The purpose of the present study was to evaluate how oestrogen, one of the female sex hormones, is involved in the establishment of pulmonary MAC disease using an experimental murine system. In the present study, we established a murine infection model to mimic human pulmonary MAC disease: DBA/2 strain mice, which was shown to be resistant to intravenous [25] or intraperitoneal [26] MAC infection, were employed throughout the experiments. Infection was carried out by intratracheal administration of MAC. Experimental menopause was produced by ovariectomy of 6-week-old female mice. We found that using this model, MAC replicated mainly in the lungs and few MAC grew in the spleens, which is consistent with human pulmonary MAC disease. The findings of the present study demonstrated that in ovariectomized mice larger numbers of MAC were found in the lungs than in control mice, and that exogenously administered oestrogen restored the level of MAC in the lungs of the ovariectomized mice to that in the sham-operated mice.

There have been some reports about the relation between sex and mycobacterial infections using experimental murine infection, such as those due to M. intracellulare [27], M. marinum [28] and M. leprae [29]. They all showed that females were more resistant to the infections than males. It is possible that oestrogen exerted positive protection effects, but none of the reports examined that possibility. To our knowledge, the present study is the first to demonstrate the relation of oestrogen to the severity of pulmonary MAC infection using an ovariectomized murine model.

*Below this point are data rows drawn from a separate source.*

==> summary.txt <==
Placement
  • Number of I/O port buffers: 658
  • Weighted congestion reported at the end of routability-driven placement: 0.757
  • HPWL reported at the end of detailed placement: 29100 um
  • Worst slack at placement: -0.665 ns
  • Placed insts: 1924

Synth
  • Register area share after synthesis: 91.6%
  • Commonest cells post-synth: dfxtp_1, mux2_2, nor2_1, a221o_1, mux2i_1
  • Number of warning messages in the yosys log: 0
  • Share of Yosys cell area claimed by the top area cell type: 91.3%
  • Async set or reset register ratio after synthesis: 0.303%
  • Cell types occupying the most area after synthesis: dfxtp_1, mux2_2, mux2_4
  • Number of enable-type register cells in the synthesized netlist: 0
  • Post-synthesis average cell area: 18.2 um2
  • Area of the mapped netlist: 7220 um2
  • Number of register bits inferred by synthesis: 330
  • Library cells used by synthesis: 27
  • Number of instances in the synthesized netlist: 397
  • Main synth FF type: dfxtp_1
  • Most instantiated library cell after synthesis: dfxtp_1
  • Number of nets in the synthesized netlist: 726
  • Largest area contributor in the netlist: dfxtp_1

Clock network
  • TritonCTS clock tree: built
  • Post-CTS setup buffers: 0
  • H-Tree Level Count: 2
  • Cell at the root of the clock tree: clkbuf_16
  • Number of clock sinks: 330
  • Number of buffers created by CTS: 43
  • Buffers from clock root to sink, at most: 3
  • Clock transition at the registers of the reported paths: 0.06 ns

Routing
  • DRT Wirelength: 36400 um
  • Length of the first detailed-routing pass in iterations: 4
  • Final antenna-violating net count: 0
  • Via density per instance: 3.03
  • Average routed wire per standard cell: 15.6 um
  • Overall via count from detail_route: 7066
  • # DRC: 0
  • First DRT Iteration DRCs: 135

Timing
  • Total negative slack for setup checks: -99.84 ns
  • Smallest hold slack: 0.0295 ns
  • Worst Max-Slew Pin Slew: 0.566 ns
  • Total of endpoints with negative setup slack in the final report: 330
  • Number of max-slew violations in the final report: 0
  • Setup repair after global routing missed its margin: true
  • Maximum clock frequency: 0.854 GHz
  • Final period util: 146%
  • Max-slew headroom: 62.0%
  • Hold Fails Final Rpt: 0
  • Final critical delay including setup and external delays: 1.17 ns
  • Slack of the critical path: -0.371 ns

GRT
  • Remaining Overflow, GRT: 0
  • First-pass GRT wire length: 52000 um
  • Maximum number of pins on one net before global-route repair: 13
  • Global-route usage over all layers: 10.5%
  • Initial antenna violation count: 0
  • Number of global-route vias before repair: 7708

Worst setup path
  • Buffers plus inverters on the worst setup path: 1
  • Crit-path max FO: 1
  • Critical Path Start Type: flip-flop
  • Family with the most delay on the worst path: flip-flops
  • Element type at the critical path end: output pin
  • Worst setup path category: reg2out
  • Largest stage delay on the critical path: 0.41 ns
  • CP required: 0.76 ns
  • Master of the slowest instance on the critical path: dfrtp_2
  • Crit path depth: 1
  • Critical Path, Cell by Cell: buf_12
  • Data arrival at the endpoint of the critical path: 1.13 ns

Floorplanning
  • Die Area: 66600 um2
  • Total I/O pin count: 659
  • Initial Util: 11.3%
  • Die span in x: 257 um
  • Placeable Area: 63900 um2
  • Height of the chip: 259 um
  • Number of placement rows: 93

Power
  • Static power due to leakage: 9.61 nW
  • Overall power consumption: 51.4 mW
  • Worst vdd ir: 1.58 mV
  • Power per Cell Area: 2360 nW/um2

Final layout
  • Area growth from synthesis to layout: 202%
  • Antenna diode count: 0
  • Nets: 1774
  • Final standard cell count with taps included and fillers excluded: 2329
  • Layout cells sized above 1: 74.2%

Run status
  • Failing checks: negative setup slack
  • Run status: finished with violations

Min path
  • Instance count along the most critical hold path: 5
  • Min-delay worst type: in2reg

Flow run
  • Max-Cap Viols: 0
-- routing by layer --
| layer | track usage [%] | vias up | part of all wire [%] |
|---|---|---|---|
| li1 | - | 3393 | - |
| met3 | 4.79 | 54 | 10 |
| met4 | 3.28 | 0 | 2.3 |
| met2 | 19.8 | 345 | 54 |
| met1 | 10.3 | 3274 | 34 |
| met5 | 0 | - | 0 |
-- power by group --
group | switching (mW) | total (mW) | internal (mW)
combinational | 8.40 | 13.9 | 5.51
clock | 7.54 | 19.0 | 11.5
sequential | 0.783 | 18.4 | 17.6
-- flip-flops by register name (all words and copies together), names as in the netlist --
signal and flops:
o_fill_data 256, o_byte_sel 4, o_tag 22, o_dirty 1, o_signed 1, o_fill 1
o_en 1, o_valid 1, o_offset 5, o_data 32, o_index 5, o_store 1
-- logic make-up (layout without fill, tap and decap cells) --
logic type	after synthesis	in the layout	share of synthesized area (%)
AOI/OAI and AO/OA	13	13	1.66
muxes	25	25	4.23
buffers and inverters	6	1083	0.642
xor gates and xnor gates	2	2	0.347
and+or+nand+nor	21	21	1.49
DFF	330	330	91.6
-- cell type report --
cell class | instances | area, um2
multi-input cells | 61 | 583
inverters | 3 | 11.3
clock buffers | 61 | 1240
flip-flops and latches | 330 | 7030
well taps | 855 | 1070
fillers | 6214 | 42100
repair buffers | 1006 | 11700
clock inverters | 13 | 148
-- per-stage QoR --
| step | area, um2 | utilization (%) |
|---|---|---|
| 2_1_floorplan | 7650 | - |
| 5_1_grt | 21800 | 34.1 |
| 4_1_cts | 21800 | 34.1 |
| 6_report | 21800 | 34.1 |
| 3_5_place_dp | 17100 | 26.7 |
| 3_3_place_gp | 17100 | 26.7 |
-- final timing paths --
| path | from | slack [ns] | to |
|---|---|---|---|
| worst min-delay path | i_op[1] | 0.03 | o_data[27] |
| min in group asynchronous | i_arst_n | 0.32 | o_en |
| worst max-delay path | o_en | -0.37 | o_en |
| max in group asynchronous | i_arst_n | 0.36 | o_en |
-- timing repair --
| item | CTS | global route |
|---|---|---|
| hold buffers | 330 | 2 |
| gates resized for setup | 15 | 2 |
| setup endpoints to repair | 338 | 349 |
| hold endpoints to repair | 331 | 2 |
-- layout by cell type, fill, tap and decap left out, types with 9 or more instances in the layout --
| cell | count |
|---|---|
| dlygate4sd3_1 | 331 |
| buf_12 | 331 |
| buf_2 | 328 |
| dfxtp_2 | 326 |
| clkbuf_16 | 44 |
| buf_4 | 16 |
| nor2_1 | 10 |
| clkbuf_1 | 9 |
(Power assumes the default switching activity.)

The role of oestrogen in host resistance against various microbial infections has been extensively examined. There are, however, discrepancies in the conclusions drawn from these studies about the effect of oestrogen on host defense. Oestrogen was reported to increase resistance to some pathogens such as Salmonella, Streptococcus and Pasteurella species [6]. Conversely, oestrogen could make some animals more vulnerable to listerial and gonococcal infections [7,8]. Oestrogen affects various immune functions including macrophage activity [6,9,10], natural killer cell activity [11] and T-cell mediated immunity [12,13] and oestrogen often exhibits heterogenous effects on functions such as tumour necrosis factor-α production by macrophages [9]. This diversity in the effects of oestrogen on immune functions may account for the discrepant findings about the susceptibility against some microbial pathogens described above.

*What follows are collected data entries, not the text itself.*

==> src/source/dcache_pkg.sv <==
// Data cache geometry, address field widths and the memory operation encoding

package dcache_pkg;

    // Word and address widths seen by the load/store unit
    localparam int DATA_WIDTH = 32;
    localparam int ADDR_WIDTH = 32;

    // Cache geometry, direct mapped
    localparam int CACHE_SIZE = 1024;
    localparam int LINE_SIZE  = 32;
    localparam int LINE_WIDTH = LINE_SIZE * 8;
    localparam int LINE_COUNT = CACHE_SIZE / LINE_SIZE;

    // Address is split as tag | index | offset
    localparam int OFFSET_WIDTH = $clog2(LINE_SIZE);
    localparam int INDEX_WIDTH  = $clog2(LINE_COUNT);
    localparam int TAG_WIDTH    = ADDR_WIDTH - INDEX_WIDTH - OFFSET_WIDTH;

    // Bytes per word, which is also the byte select width
    localparam int BYTE_COUNT = DATA_WIDTH / 8;

    // The offset splits again into a word select and a byte lane within the word
    localparam int LANE_WIDTH     = $clog2(BYTE_COUNT);
    localparam int WORD_SEL_WIDTH = OFFSET_WIDTH - LANE_WIDTH;

    // Memory operations, the last three are the stores
    typedef enum logic [2:0] {
        OP_LB  = 3'd0,
        OP_LH  = 3'd1,
        OP_LW  = 3'd2,
        OP_LBU = 3'd3,
        OP_LHU = 3'd4,
        OP_SB  = 3'd5,
        OP_SH  = 3'd6,
        OP_SW  = 3'd7
    } dcache_op_t;

endpackage

==> src/source/dcache_dw.sv <==
// DW stage of the data cache
// Tag compare, load extraction, store merge, fill write and victim report

`timescale 1ns/1ps

module dcache_dw (
    input  logic                                clk,
    input  logic                                i_arst_n,

    // Request from the DT stage
    input  logic                                i_en,
    input  logic                                i_store,
    input  logic                                i_signed,
    input  logic [dcache_pkg::TAG_WIDTH-1:0]    i_tag,
    input  logic [dcache_pkg::INDEX_WIDTH-1:0]  i_index,
    input  logic [dcache_pkg::OFFSET_WIDTH-1:0] i_offset,
    input  logic [dcache_pkg::BYTE_COUNT-1:0]   i_byte_sel,
    input  logic [dcache_pkg::DATA_WIDTH-1:0]   i_data,
    input  logic                                i_fill,
    input  logic [dcache_pkg::LINE_WIDTH-1:0]   i_fill_data,
    input  logic                                i_valid,
    input  logic                                i_dirty,

    // Registered read from the line store
    input  logic                                i_rd_valid,
    input  logic                                i_rd_dirty,
    input  logic [dcache_pkg::TAG_WIDTH-1:0]    i_rd_tag,
    input  logic [dcache_pkg::LINE_WIDTH-1:0]   i_rd_data,

    // Store write port fed back for forwarding
    input  logic                                i_byp_wr_en,
    input  logic [dcache_pkg::INDEX_WIDTH-1:0]  i_byp_wr_index,
    input  logic                                i_byp_wr_valid,
    input  logic                                i_byp_wr_dirty,
    input  logic [dcache_pkg::TAG_WIDTH-1:0]    i_byp_wr_tag,
    input  logic [dcache_pkg::LINE_WIDTH-1:0]   i_byp_wr_data,

    output logic                                o_wr_en,
    output logic [dcache_pkg::INDEX_WIDTH-1:0]  o_wr_index,
    output logic                                o_wr_valid,
    output logic                                o_wr_dirty,
    output logic [dcache_pkg::TAG_WIDTH-1:0]    o_wr_tag,
    output logic [dcache_pkg::LINE_WIDTH-1:0]   o_wr_data,

    output logic                                o_done,
    output logic                                o_hit,
    output logic [dcache_pkg::DATA_WIDTH-1:0]   o_data,
    output logic                                o_victim_valid,
    output logic [dcache_pkg::ADDR_WIDTH-1:0]   o_victim_addr,
    output logic [dcache_pkg::LINE_WIDTH-1:0]   o_victim_data
);

    import dcache_pkg::*;

    logic                      byp_en_q;
    logic [INDEX_WIDTH-1:0]    byp_index_q;
    logic                      byp_valid_q;
    logic                      byp_dirty_q;
    logic [TAG_WIDTH-1:0]      byp_tag_q;
    logic [LINE_WIDTH-1:0]     byp_data_q;

    logic                      use_byp;
    logic                      line_valid;
    logic                      line_dirty;
    logic [TAG_WIDTH-1:0]      line_tag;
    logic [LINE_WIDTH-1:0]     line_data;

    logic                      tag_hit;
    logic [WORD_SEL_WIDTH-1:0] word_sel;
    logic [DATA_WIDTH-1:0]     load_word;
    logic [LANE_WIDTH-1:0]     lane;
    logic [DATA_WIDTH-1:0]     lane_word;
    logic [DATA_WIDTH-1:0]     load_ext;
    logic [LINE_WIDTH-1:0]     merged_line;

    // The write that lands at the edge of this request's store read is not in
    // the read data, so keep a copy of it for one cycle
    always_ff @(posedge clk or negedge i_arst_n) begin
        if (!i_arst_n) begin
            byp_en_q <= 1'b0;
        end else begin
            byp_en_q <= i_byp_wr_en;
        end
    end

    always_ff @(posedge clk) begin
        byp_index_q <= i_byp_wr_index;
        byp_valid_q <= i_byp_wr_valid;
        byp_dirty_q <= i_byp_wr_dirty;
        byp_tag_q   <= i_byp_wr_tag;
        byp_data_q  <= i_byp_wr_data;
    end

    assign use_byp    = byp_en_q && (byp_index_q == i_index);
    assign line_valid = use_byp ? byp_valid_q : i_rd_valid;
    assign line_dirty = use_byp ? byp_dirty_q : i_rd_dirty;
    assign line_tag   = use_byp ? byp_tag_q   : i_rd_tag;
    assign line_data  = use_byp ? byp_data_q  : i_rd_data;

    assign tag_hit  = line_valid && (line_tag == i_tag);
    assign word_sel = i_offset[OFFSET_WIDTH-1:LANE_WIDTH];

    assign load_word = line_data[word_sel*DATA_WIDTH +: DATA_WIDTH];

    // The lowest enabled byte gives the lane the load starts at
    always_comb begin
        lane = '0;
        for (int b = BYTE_COUNT - 1; b >= 0; b--) begin
            if (i_byte_sel[b]) begin
                lane = LANE_WIDTH'(b);
            end
        end
    end

    assign lane_word = load_word >> {lane, 3'b000};

    always_comb begin
        case (i_byte_sel)
            4'b1111: load_ext = lane_word;
            4'b0011, 4'b1100: begin
                load_ext = {{(DATA_WIDTH - 16){i_signed & lane_word[15]}}, lane_word[15:0]};
            end
            default: begin
                load_ext = {{(DATA_WIDTH - 8){i_signed & lane_word[7]}}, lane_word[7:0]};
            end
        endcase
    end

    // Store data is already copied to every lane, the enables pick the bytes
    always_comb begin
        merged_line = line_data;
        for (int i = 0; i < LINE_SIZE; i++) begin
            if ((WORD_SEL_WIDTH'(i / BYTE_COUNT) == word_sel) && i_byte_sel[i % BYTE_COUNT]) begin
                merged_line[i*8 +: 8] = i_data[(i % BYTE_COUNT)*8 +: 8];
            end
        end
    end

    // Only a fill or a store hit changes the line, a store miss writes nothing
    assign o_wr_en    = i_en && (i_fill || (i_store && tag_hit));
    assign o_wr_index = i_index;
    assign o_wr_valid = i_fill ? i_valid : line_valid;
    assign o_wr_dirty = i_fill ? i_dirty : 1'b1;
    assign o_wr_tag   = i_fill ? i_tag : line_tag;
    assign o_wr_data  = i_fill ? i_fill_data : merged_line;

    always_ff @(posedge clk or negedge i_arst_n) begin
        if (!i_arst_n) begin
            o_done         <= 1'b0;
            o_hit          <= 1'b0;
            o_victim_valid <= 1'b0;
        end else begin
            o_done         <= i_en;
            o_hit          <= i_en && (i_fill || tag_hit);
            o_victim_valid <= i_en && i_fill && line_valid && line_dirty;
        end
    end

    // Only a load that hits returns data, everything else gives zero
    always_ff @(posedge clk) begin
        o_data        <= (tag_hit && !i_store && !i_fill) ? load_ext : '0;
        o_victim_addr <= {line_tag, i_index, {OFFSET_WIDTH{1'b0}}};
        o_victim_data <= line_data;
    end

endmodule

Our series of experiments suggest that oestrogen augments the microbicidal activities of murine macrophages against MAC through, at least in part, enhancement of RNI production. There is abundant evidence showing the importance of RNI as a major mediator of the microbicidal activity of murine macrophages against mycobacteria [20,21] and its role in human macrophages has also been shown in recent reports [2224]. Neugarten et al. showed that oestrogen increased renal medullary iNOS levels in ovariectomized female rats, which is consistent with the results of the present study [30], whereas Hayashi et al. showed that oestrogen inhibited the induction of iNOS in murine macrophage cell line J774 [31]. The different findings in these studies could be due to the differences in the experimental conditions, such as the cell types used and/or stimuli employed.

In summary, the findings of our study demonstrate that oestrogen enhances host resistance to murine pulmonary MAC infection in vivo, possibly due to the enhancement by oestrogen of RNI production from activated macrophages. Human MAC pulmonary disease is usually refractory to chemotherapy. The findings of the present study in the murine system may shed light not only on the pathogenesis of the disease, but also on effective strategies for prevention and treatment of the disease.

Acknowledgments

This work was supported by a Grant-in-Aid (no. 10670542) for Scientific Research from the Ministry of Education of Japan and by a grant from the United States-Japan Cooperative Medical Science Program (Tuberculosis and Leprosy Section).

We thank Tokie Honma, Kazumi Kataoka, and Tomoko Ueda for technical assistance.